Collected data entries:
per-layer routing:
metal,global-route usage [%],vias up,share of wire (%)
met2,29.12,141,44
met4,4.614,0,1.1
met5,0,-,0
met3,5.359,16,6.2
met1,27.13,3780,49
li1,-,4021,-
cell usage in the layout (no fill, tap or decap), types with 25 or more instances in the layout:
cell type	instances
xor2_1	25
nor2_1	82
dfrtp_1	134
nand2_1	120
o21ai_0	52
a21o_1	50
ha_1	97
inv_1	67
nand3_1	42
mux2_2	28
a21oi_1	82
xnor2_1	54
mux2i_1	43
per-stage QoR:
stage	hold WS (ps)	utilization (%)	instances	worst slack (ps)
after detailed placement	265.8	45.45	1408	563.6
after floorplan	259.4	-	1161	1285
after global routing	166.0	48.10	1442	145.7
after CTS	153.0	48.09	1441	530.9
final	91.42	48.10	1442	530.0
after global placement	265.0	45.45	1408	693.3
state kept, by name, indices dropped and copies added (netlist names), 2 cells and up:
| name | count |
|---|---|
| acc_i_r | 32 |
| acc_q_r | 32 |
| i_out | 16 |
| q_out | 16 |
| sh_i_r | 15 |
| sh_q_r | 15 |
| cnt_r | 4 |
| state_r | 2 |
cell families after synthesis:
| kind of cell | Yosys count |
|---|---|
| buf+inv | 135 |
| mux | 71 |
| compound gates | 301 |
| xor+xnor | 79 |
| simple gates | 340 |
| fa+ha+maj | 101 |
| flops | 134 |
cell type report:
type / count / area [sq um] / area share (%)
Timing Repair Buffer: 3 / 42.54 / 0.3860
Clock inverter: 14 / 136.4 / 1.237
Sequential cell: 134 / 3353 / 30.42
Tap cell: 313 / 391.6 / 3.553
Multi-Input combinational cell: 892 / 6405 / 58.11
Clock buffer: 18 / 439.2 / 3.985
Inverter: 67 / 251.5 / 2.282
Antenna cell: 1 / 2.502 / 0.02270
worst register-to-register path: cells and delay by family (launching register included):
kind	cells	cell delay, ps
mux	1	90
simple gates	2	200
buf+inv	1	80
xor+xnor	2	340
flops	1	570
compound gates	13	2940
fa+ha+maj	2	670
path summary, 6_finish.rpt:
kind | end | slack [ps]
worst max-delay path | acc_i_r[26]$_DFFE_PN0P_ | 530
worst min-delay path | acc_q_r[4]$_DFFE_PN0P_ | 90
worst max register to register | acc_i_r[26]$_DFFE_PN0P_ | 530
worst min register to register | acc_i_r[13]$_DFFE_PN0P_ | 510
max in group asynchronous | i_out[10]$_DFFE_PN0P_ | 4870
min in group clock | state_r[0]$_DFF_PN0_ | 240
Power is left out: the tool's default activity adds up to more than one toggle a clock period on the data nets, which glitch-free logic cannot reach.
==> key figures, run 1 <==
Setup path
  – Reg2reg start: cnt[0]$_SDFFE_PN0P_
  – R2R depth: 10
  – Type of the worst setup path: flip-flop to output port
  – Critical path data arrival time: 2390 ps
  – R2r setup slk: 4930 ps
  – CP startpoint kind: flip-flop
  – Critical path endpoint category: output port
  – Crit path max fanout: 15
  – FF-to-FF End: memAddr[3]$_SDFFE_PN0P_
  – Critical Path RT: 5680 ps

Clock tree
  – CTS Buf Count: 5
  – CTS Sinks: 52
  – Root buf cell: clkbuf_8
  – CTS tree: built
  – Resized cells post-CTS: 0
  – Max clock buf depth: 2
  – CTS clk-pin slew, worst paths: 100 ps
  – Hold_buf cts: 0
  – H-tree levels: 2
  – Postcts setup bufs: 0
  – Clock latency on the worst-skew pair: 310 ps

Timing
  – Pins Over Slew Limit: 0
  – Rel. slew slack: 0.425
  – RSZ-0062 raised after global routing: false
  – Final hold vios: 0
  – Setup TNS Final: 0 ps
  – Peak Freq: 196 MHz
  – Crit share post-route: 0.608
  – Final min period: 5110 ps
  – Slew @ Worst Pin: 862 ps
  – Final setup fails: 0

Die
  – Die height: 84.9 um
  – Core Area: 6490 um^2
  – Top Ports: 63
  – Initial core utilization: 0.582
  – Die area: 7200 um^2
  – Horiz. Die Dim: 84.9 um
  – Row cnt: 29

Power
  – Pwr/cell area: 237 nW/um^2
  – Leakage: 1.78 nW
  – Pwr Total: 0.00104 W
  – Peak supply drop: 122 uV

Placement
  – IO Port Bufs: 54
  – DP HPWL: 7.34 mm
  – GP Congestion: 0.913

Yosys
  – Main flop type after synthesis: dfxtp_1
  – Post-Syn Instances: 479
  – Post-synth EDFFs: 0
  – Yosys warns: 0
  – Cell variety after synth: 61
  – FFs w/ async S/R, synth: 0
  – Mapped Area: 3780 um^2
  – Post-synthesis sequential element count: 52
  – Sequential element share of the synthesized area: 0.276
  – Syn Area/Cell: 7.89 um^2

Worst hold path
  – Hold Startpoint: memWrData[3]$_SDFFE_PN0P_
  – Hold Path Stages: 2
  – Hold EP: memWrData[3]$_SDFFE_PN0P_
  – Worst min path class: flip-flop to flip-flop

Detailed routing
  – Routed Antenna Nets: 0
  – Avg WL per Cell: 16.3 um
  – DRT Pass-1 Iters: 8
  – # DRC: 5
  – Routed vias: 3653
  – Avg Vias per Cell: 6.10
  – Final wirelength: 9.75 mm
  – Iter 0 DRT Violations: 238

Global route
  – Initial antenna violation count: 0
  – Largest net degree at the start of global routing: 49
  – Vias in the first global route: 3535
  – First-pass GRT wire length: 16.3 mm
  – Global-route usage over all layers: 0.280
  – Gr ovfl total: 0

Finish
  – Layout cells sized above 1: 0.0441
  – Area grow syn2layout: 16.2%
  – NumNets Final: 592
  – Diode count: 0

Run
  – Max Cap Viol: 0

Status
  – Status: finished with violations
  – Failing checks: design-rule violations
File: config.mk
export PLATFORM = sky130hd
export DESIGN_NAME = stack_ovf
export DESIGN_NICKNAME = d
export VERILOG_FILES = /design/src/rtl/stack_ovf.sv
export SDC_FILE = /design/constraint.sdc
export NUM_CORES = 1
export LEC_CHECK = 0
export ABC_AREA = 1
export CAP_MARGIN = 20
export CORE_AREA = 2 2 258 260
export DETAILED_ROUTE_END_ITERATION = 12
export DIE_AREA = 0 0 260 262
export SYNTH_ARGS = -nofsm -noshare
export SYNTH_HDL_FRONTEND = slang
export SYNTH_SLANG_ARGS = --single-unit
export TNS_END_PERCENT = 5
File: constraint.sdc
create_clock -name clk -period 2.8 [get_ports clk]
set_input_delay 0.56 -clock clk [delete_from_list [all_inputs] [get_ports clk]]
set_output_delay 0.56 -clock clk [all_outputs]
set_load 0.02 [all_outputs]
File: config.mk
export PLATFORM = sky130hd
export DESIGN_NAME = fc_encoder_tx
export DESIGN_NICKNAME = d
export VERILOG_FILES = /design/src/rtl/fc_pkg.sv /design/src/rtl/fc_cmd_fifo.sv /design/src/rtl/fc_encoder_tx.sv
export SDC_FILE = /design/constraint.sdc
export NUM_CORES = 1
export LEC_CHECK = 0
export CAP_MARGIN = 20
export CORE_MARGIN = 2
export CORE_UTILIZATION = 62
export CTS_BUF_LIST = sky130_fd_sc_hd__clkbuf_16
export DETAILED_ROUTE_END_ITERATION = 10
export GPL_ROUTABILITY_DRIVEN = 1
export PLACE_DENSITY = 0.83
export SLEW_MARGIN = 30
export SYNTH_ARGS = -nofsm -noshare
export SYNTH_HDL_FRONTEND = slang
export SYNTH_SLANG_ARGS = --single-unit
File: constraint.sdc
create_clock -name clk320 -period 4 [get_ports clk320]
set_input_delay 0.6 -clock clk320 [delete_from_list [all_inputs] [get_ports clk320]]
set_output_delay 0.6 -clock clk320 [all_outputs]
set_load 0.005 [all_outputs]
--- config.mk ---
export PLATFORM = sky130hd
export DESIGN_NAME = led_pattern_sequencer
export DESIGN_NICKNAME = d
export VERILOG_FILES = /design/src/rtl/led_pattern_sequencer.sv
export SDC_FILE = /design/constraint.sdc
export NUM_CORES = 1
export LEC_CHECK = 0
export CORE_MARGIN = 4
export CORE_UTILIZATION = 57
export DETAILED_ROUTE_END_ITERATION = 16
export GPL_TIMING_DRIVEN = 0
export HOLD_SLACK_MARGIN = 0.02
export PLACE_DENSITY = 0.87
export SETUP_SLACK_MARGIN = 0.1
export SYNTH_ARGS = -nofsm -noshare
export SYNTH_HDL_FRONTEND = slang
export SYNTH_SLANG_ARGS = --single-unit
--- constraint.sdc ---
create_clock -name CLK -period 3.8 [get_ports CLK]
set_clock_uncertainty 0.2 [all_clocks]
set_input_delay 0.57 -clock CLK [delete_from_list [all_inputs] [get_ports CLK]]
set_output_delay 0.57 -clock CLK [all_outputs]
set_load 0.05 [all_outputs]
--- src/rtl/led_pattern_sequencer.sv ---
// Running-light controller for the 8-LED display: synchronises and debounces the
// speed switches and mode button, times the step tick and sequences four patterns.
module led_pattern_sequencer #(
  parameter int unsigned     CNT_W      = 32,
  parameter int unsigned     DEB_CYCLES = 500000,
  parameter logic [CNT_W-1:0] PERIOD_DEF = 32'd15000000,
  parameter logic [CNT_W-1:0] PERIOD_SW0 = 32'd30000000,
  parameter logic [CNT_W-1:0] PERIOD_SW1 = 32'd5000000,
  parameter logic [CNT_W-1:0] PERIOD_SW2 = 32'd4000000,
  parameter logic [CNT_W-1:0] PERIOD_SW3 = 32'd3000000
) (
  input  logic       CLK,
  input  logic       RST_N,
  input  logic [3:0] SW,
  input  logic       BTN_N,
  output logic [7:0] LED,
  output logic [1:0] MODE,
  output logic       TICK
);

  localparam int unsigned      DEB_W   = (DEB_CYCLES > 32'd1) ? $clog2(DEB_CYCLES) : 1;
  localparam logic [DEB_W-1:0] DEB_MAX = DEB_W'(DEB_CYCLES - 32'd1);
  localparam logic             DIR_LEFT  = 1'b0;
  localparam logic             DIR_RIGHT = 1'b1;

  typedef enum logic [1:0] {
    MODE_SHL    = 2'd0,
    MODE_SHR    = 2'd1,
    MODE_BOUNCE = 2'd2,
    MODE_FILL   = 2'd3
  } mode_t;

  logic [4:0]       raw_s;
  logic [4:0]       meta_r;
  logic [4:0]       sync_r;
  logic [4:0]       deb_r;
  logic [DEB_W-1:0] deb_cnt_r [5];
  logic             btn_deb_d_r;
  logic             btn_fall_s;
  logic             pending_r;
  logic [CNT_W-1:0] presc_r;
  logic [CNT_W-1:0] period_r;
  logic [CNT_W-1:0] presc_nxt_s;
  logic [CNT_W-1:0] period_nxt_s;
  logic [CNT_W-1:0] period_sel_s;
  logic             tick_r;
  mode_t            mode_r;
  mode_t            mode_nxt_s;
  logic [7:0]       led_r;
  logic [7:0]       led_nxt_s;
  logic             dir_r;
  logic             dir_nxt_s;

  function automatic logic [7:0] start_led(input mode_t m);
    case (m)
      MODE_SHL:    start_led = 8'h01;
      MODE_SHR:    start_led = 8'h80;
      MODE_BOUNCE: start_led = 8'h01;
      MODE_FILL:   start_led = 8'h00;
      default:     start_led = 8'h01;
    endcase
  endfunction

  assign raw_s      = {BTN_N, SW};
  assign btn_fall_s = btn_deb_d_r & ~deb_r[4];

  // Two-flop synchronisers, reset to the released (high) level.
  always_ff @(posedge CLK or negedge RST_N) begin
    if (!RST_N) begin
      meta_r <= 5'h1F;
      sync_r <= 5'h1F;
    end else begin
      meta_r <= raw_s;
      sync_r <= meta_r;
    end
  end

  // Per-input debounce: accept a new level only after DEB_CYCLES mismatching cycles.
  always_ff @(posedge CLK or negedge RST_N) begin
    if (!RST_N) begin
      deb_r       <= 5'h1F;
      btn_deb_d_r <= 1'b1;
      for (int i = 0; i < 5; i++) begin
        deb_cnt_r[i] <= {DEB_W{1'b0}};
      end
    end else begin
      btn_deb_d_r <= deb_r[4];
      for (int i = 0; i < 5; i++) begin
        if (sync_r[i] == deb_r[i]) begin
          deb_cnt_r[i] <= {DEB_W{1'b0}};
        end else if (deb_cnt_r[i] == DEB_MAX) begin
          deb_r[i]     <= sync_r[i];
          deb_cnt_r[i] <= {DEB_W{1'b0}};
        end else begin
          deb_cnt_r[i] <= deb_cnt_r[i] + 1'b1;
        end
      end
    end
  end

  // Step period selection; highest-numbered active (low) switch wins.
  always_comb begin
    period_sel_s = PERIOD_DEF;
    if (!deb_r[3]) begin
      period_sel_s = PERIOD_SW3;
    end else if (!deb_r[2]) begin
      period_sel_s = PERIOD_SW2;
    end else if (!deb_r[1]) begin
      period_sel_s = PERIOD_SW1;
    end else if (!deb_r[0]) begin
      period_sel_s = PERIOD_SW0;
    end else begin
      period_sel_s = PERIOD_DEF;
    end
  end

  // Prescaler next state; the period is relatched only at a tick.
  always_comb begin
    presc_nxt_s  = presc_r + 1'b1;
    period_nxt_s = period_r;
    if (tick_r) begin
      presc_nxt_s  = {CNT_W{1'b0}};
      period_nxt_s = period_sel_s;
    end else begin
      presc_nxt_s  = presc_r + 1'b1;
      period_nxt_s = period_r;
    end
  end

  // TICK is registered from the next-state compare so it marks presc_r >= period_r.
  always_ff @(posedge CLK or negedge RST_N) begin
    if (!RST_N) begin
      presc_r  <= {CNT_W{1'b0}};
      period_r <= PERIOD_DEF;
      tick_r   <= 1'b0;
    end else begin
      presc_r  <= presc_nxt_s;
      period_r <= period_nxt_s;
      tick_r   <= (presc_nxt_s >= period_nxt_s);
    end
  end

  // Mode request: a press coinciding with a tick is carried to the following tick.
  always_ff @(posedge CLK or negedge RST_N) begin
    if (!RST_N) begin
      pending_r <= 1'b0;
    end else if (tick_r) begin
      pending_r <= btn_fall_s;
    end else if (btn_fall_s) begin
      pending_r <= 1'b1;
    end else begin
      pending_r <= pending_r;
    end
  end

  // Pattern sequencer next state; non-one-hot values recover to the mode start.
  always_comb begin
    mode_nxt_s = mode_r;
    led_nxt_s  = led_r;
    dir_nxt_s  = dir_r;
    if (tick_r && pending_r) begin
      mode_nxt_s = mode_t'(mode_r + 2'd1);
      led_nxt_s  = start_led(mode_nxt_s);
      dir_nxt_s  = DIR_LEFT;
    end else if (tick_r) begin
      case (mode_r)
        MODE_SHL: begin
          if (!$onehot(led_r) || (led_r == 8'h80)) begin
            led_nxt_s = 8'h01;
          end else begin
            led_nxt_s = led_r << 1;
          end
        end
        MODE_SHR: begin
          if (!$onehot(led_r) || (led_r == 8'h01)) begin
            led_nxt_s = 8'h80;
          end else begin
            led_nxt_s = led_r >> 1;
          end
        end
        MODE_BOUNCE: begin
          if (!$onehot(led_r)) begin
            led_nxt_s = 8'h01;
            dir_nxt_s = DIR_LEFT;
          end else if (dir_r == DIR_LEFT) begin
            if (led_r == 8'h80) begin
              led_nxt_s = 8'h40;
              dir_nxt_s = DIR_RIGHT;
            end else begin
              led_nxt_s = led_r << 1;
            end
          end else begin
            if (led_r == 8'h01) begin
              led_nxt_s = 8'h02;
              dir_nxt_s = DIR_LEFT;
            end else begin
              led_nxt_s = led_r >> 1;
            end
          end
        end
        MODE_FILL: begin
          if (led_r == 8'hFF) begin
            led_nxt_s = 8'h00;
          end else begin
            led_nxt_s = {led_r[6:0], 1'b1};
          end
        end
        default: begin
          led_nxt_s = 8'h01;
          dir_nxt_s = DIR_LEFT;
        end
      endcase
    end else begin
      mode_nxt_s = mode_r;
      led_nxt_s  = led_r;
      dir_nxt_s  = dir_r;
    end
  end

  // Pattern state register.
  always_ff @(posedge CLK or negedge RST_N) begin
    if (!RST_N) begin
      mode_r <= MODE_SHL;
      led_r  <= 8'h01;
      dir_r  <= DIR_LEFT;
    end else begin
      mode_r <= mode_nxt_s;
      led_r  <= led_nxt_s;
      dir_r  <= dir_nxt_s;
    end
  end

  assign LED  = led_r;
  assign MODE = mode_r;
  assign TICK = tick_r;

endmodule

◆ Exercise objective:
Search the entries for the word "element". Copy every line where it occurs.

◆ Result:
  – Post-synthesis sequential element count: 52
  – Sequential element share of the synthesized area: 0.276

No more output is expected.